And you may have ambitious plans for your vacation now, but I'm sure once you get there and see the beach, your to-do list will instantly get a lot shorter. If I were you, I'd either make a rental reservation now for a couple of days when you might go sightseeing, or just wait till you're down there and make the reservation. (You'll always get a better deal booking online with an international agency, rather than walking in off the street. And you can often make online reservations just a few hours before you need the car. Double-check what insurance you get from your credit card before you go.)

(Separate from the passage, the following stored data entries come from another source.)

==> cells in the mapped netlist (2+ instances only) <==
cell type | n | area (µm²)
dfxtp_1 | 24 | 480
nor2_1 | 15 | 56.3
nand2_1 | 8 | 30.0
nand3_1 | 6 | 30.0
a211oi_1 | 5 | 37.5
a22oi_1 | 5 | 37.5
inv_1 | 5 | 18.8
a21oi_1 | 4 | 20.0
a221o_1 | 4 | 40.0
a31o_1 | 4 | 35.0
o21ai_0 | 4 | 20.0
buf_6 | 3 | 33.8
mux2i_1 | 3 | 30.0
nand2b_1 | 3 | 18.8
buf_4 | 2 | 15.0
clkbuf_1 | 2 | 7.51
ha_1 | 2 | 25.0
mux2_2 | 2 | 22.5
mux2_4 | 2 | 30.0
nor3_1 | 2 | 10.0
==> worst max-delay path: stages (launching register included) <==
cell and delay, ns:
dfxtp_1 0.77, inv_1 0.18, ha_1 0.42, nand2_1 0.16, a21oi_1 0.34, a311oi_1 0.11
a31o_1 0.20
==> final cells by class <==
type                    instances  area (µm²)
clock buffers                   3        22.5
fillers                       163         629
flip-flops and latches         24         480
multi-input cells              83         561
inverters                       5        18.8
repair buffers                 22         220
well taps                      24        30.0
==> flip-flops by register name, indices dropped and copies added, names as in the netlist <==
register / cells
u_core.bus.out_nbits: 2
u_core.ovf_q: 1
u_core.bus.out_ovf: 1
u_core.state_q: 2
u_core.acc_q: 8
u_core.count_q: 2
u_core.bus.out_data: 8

As for restaurants: I could go on for hours! You should definitely get some shrimp tacos: there's a place called Urge Taquitos in Tulum, on the highway just north of the turn for the beach, and there's another called La Floresta on the highway in Playa del Carmen. For nice, almost-gourmet Mexican food, there's a great little place called Cetli in Tulum—it's one block west (inland) of the main street, about midway through town. The chef-owner is a woman who trained in Mexico City and she is just lovely. Cetli is open for breakfast and dinner—no lunch. Akumal, as I remember, has a couple of good cafes (I'm sorry—I don't visit Akumal much because it's mostly rental houses!), and you can easily spend an afternoon and evening in Playa del Carmen, where there are lots of great restaurants and bars.
The best local market is in Cancun—if you happen to have a few hours there, go to Mercado 23 (not 28), which is just a few blocks north of the bus station downtown. But you could also go to the Jungle Market in Puerto Morelos—it's every Sunday during high season, on the far edge of the inland side of town. It's a really fun get-together of local Maya women selling crafts and food—sure, geared to tourists, but very low-key, and lots of fun. To get there from the highway, get a cab and tell the driver "Calle Dos en la colonia"—most of them now know the place just by the English name, Jungle Market.
And other activities: Yal-Ku Lagoon in Akumal is an amazing place to snorkel, so definitely try that. You can also snorkel at Paamul, just south of Playa del Carmen—the restaurant there has good food, too.
And you're right—don't miss the cenotes! If you have the energy for it, visiting some of the cenotes by bicycle is a great way to go: Hugo at Iguana Bikes in Tulum runs tours. You can reach him at 011-52-984-871-2357, hugo_bike@hotmail.com, or eventually through the website iguanabike.com (it's not up quite yet).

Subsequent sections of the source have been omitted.